Second is that we wait until the last minute to round off newcolour. This is because - as newcolour is a double and not bounded at 255 - rounding errors may result in the value of newcolour becoming 256, which we won't be able to assign to a byte.
Thirdly, we assume that the mask is greyscale for speed, mainly. If we only check one of the three pixels, then we only have to perform the one lookup for it per pixel, as opposed to three, and more to the point, only the one float division, which is probably the slowest single operation above.
The above presents the basis for drawing alpha-mask sprites. I've purposefully not literally given you a full routine to do this, since I'm of the firm opinion that people should learn how to work out how to do things for themselves, rather than learning how to use other people's code - but it's easy enough - if you understand the concepts presented - to write your own routine to do this. I may well present a simple graphics library using the ScanLine function on my website sometime in the future (www.bichatse.co.uk).
Of course, this is not the end of the concept, either. There are several ways in which this code and idea can be extended. For instance, try moving the opacity calculation inside the loop, so you can make your sprites transparent to particular colour channels.

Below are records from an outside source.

### config.mk
export PLATFORM = sky130hd
export DESIGN_NAME = hierarchical_tree_lock_manager
export DESIGN_NICKNAME = d
export VERILOG_FILES = /design/src/sv/htlm_pkg.sv /design/src/sv/htlm_ram.sv /design/src/sv/htlm_walk.sv /design/src/sv/htlm_ctrl.sv /design/src/sv/hierarchical_tree_lock_manager.sv
export SDC_FILE = /design/constraint.sdc
export NUM_CORES = 2
export LEC_CHECK = 0
export ABC_AREA = 1
export ABC_CLOCK_PERIOD_IN_PS = 9390
export BUFFER_PORTS_ARGS = -buffer_cell sky130_fd_sc_hd__buf_2
export CAP_MARGIN = 10
export CORE_MARGIN = 1.5
export CORE_UTILIZATION = 30
export CTS_CLUSTER_DIAMETER = 40
export DETAILED_ROUTE_END_ITERATION = 12
export PLACE_DENSITY = 0.53
export SLEW_MARGIN = 20
export SYNTH_ARGS = -nofsm -noshare
export SYNTH_HDL_FRONTEND = slang
export SYNTH_SLANG_ARGS = --single-unit
### constraint.sdc
create_clock -name clock -period 9.39 [get_ports clock]
set_input_delay 1.878 -clock clock [delete_from_list [all_inputs] [get_ports clock]]
set_output_delay 1.878 -clock clock [all_outputs]
set_load 0.005 [all_outputs]
### src/sv/htlm_pkg.sv
package htlm_pkg;

   // Fixed field widths of the request channel
   localparam int NODE_W   = 6;
   localparam int USER_IN_W = 16;
   localparam int PARENT_W = 7;

   // Operation codes
   typedef enum logic [1:0] {
      OP_LOAD    = 2'd0,
      OP_LOCK    = 2'd1,
      OP_UNLOCK  = 2'd2,
      OP_UPGRADE = 2'd3
   } op_type;

   // Sequencer states
   typedef enum logic [6:0] {
      ST_IDLE     = 7'b0000001,
      ST_CLEAR    = 7'b0000010,
      ST_LOOKUP   = 7'b0000100,
      ST_ANC      = 7'b0001000,
      ST_DSC_HEAD = 7'b0010000,
      ST_DSC_WALK = 7'b0100000,
      ST_FINISH   = 7'b1000000
   } state_type;

   // Result of one parent-pointer step
   typedef struct packed {
      logic in_range;
      logic hit;
   } walk_type;

   // Table write enables
   typedef struct packed {
      logic parent;
      logic lock;
      logic owner;
   } mem_we_type;

endpackage

### src/sv/htlm_ram.sv
module htlm_ram #(
   parameter int WIDTH = 8,
   parameter int DEPTH = 64,
   localparam int AW = $clog2(DEPTH)
) (
   input  logic             clock,
   input  logic             we,
   input  logic [AW-1:0]    waddr,
   input  logic [WIDTH-1:0] wdata,
   input  logic [AW-1:0]    raddr,
   output logic [WIDTH-1:0] rdata
);

   logic [WIDTH-1:0] mem_ff [DEPTH];
   logic [WIDTH-1:0] rdata_ff;

   // One write port, one registered read port
   always_ff @(posedge clock) begin
      if (we) begin
         mem_ff[waddr] <= wdata;
      end
      rdata_ff <= mem_ff[raddr];
   end

   assign rdata = rdata_ff;

endmodule

### src/sv/htlm_walk.sv
module htlm_walk #(
   parameter int NODES = 64,
   localparam int IW = $clog2(NODES)
) (
   input  logic [htlm_pkg::PARENT_W-1:0] parent,
   input  logic [IW-1:0]                 target,
   output htlm_pkg::walk_type            res,
   output logic [IW-1:0]                 idx
);

   logic [31:0] ext;

   // Negative or too-large parent values act as the root
   assign ext = {{(32 - htlm_pkg::PARENT_W + 1){1'b0}}, parent[htlm_pkg::PARENT_W-2:0]};
   assign idx = ext[IW-1:0];
   assign res.in_range = !parent[htlm_pkg::PARENT_W-1] && (ext < 32'(NODES));
   assign res.hit      = res.in_range && (idx == target);

endmodule

### src/sv/htlm_ctrl.sv
module htlm_ctrl #(
   parameter int NODES = 64,
   parameter int USER_WIDTH = 16,
   localparam int IW = $clog2(NODES),
   localparam int CW = $clog2(NODES + 1)
) (
   input  logic                          clock,
   input  logic                          reset,
   input  logic                          start,
   output logic                          busy,
   input  htlm_pkg::op_type              req_op,
   input  logic [IW-1:0]                 req_idx,
   input  logic                          req_ok,
   input  logic [USER_WIDTH-1:0]         req_user,
   input  logic [htlm_pkg::PARENT_W-1:0] req_parent,
   input  logic                          lock_rd,
   input  logic [htlm_pkg::PARENT_W-1:0] parent_rd,
   input  logic [USER_WIDTH-1:0]         owner_rd,
   output logic [IW-1:0]                 rd_addr,
   output htlm_pkg::mem_we_type          we,
   output logic [IW-1:0]                 wr_addr,
   output logic                          lock_wd,
   output logic [htlm_pkg::PARENT_W-1:0] parent_wd,
   output logic [USER_WIDTH-1:0]         owner_wd,
   output logic                          rsp_valid,
   output logic                          rsp_granted
);

   htlm_pkg::state_type state_ff, state_in;
   htlm_pkg::op_type    op_ff, op_in;
   logic [IW-1:0]           node_ff, node_in;
   logic [USER_WIDTH-1:0]   user_ff, user_in;
   logic [IW-1:0]           d_ff, d_in;
   logic [CW-1:0]           cnt_ff, cnt_in;
   logic                    any_ff, any_in;
   logic                    rsp_valid_ff, rsp_valid_in;
   logic                    rsp_granted_ff, rsp_granted_in;

   htlm_pkg::walk_type      walk;
   logic [IW-1:0]           walk_idx;
   logic                    d_last;
   logic                    cnt_full;
   logic                    clr;
   logic                    adv;
   logic                    scan;

   // Shared step unit: range check and target compare on one parent value
   htlm_walk #(.NODES(NODES)) u_walk (
      .parent (parent_rd),
      .target (node_ff),
      .res    (walk),
      .idx    (walk_idx)
   );

   assign d_last   = (d_ff == IW'(NODES - 1));
   assign cnt_full = (cnt_ff == CW'(NODES));

   // Sequencer
   always_comb begin
      state_in       = state_ff;
      op_in          = op_ff;
      node_in        = node_ff;
      user_in        = user_ff;
      d_in           = d_ff;
      cnt_in         = cnt_ff;
      any_in         = any_ff;
      rsp_valid_in   = 1'b0;
      rsp_granted_in = rsp_granted_ff;
      rd_addr        = node_ff;
      we             = '0;
      wr_addr        = node_ff;
      lock_wd        = 1'b0;
      parent_wd      = req_parent;
      owner_wd       = user_ff;
      clr            = 1'b0;
      adv            = 1'b0;
      scan           = 1'b0;

      unique case (state_ff)
         htlm_pkg::ST_CLEAR: begin
            we.lock = 1'b1;
            wr_addr = d_ff;
            if (d_last) begin
               d_in     = '0;
               state_in = htlm_pkg::ST_IDLE;
            end else begin
               d_in = d_ff + IW'(1);
            end
         end
         htlm_pkg::ST_IDLE: begin
            if (start) begin
               op_in   = req_op;
               node_in = req_idx;
               user_in = req_user;
               rd_addr = req_idx;
               if (req_op == htlm_pkg::OP_LOAD) begin
                  we.parent      = req_ok;
                  wr_addr        = req_idx;
                  rsp_valid_in   = 1'b1;
                  rsp_granted_in = 1'b1;
               end else if (!req_ok) begin
                  rsp_valid_in   = 1'b1;
                  rsp_granted_in = 1'b0;
               end else begin
                  state_in = htlm_pkg::ST_LOOKUP;
               end
            end
         end
         htlm_pkg::ST_LOOKUP: begin
            rsp_granted_in = 1'b0;
            unique case (op_ff)
               htlm_pkg::OP_LOCK: begin
                  rsp_valid_in = 1'b1;
                  state_in     = htlm_pkg::ST_IDLE;
                  if (!lock_rd) begin
                     we.lock        = 1'b1;
                     we.owner       = 1'b1;
                     lock_wd        = 1'b1;
                     rsp_granted_in = 1'b1;
                  end
               end
               htlm_pkg::OP_UNLOCK: begin
                  rsp_valid_in = 1'b1;
                  state_in     = htlm_pkg::ST_IDLE;
                  if (lock_rd && (owner_rd == user_ff)) begin
                     we.lock        = 1'b1;
                     rsp_granted_in = 1'b1;
                  end
               end
               htlm_pkg::OP_UPGRADE: begin
                  if (lock_rd) begin
                     rsp_valid_in = 1'b1;
                     state_in     = htlm_pkg::ST_IDLE;
                  end else if (!walk.in_range) begin
                     scan = 1'b1;
                  end else begin
                     rd_addr  = walk_idx;
                     cnt_in   = CW'(1);
                     state_in = htlm_pkg::ST_ANC;
                  end
               end
               htlm_pkg::OP_LOAD: begin
                  rsp_valid_in   = 1'b1;
                  rsp_granted_in = 1'b1;
                  state_in       = htlm_pkg::ST_IDLE;
               end
            endcase
         end
         // Ancestor walk: data here is the lock and parent of the current ancestor
         htlm_pkg::ST_ANC: begin
            if (lock_rd) begin
               rsp_valid_in   = 1'b1;
               rsp_granted_in = 1'b0;
               state_in       = htlm_pkg::ST_IDLE;
            end else if (cnt_full || !walk.in_range) begin
               scan = 1'b1;
            end else begin
               rd_addr = walk_idx;
               cnt_in  = cnt_ff + CW'(1);
            end
         end
         // Scan head: lock and parent of candidate d
         htlm_pkg::ST_DSC_HEAD: begin
            if (lock_rd && (d_ff != node_ff)) begin
               if (walk.hit) begin
                  clr = 1'b1;
                  adv = 1'b1;
               end else if (!walk.in_range) begin
                  adv = 1'b1;
               end else begin
                  rd_addr  = walk_idx;
                  cnt_in   = CW'(1);
                  state_in = htlm_pkg::ST_DSC_WALK;
               end
            end else begin
               adv = 1'b1;
            end
         end
         // Upward walk from a locked candidate
         htlm_pkg::ST_DSC_WALK: begin
            if (cnt_full) begin
               adv = 1'b1;
            end else if (walk.hit) begin
               clr = 1'b1;
               adv = 1'b1;
            end else if (!walk.in_range) begin
               adv = 1'b1;
            end else begin
               rd_addr = walk_idx;
               cnt_in  = cnt_ff + CW'(1);
            end
         end
         htlm_pkg::ST_FINISH: begin
            we.lock        = any_ff;
            we.owner       = any_ff;
            lock_wd        = 1'b1;
            rsp_valid_in   = 1'b1;
            rsp_granted_in = any_ff;
            state_in       = htlm_pkg::ST_IDLE;
         end
         default: begin
            state_in = htlm_pkg::ST_IDLE;
         end
      endcase

      // Start of the descendant scan at node zero
      if (scan) begin
         d_in     = '0;
         rd_addr  = '0;
         any_in   = 1'b0;
         state_in = htlm_pkg::ST_DSC_HEAD;
      end

      // Free a locked descendant
      if (clr) begin
         we.lock = 1'b1;
         wr_addr = d_ff;
         lock_wd = 1'b0;
         any_in  = 1'b1;
      end

      // Next candidate, or wrap up after the last one
      if (adv) begin
         if (d_last) begin
            state_in = htlm_pkg::ST_FINISH;
         end else begin
            d_in     = d_ff + IW'(1);
            rd_addr  = d_ff + IW'(1);
            state_in = htlm_pkg::ST_DSC_HEAD;
         end
      end
   end

   // Control registers
   always_ff @(posedge clock) begin
      if (reset) begin
         state_ff     <= htlm_pkg::ST_CLEAR;
         d_ff         <= '0;
         rsp_valid_ff <= 1'b0;
      end else begin
         state_ff     <= state_in;
         d_ff         <= d_in;
         rsp_valid_ff <= rsp_valid_in;
      end
   end

   // Payload registers
   always_ff @(posedge clock) begin
      op_ff          <= op_in;
      node_ff        <= node_in;
      user_ff        <= user_in;
      cnt_ff         <= cnt_in;
      any_ff         <= any_in;
      rsp_granted_ff <= rsp_granted_in;
   end

   assign busy        = (state_ff != htlm_pkg::ST_IDLE);
   assign rsp_valid   = rsp_valid_ff;
   assign rsp_granted = rsp_granted_ff;

endmodule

Speed is also something to point out. This routine is *faaaaar* quicker than it would have been had I written it using the 'Pixels' property, but it's still slower than it needs to be - several optimisations can be made to the given code. The first that springs to mind is taking advantage of the fact that a 'divide by 256' operation in binary is the same as a 'shift right by 8 bits' operation - if we instead multiply the source/target pixels by the raw 0-255 mask value, we can then shift that result right by 8 bits to get our 'contribution', and then add the two together - much faster than a floatng point divide!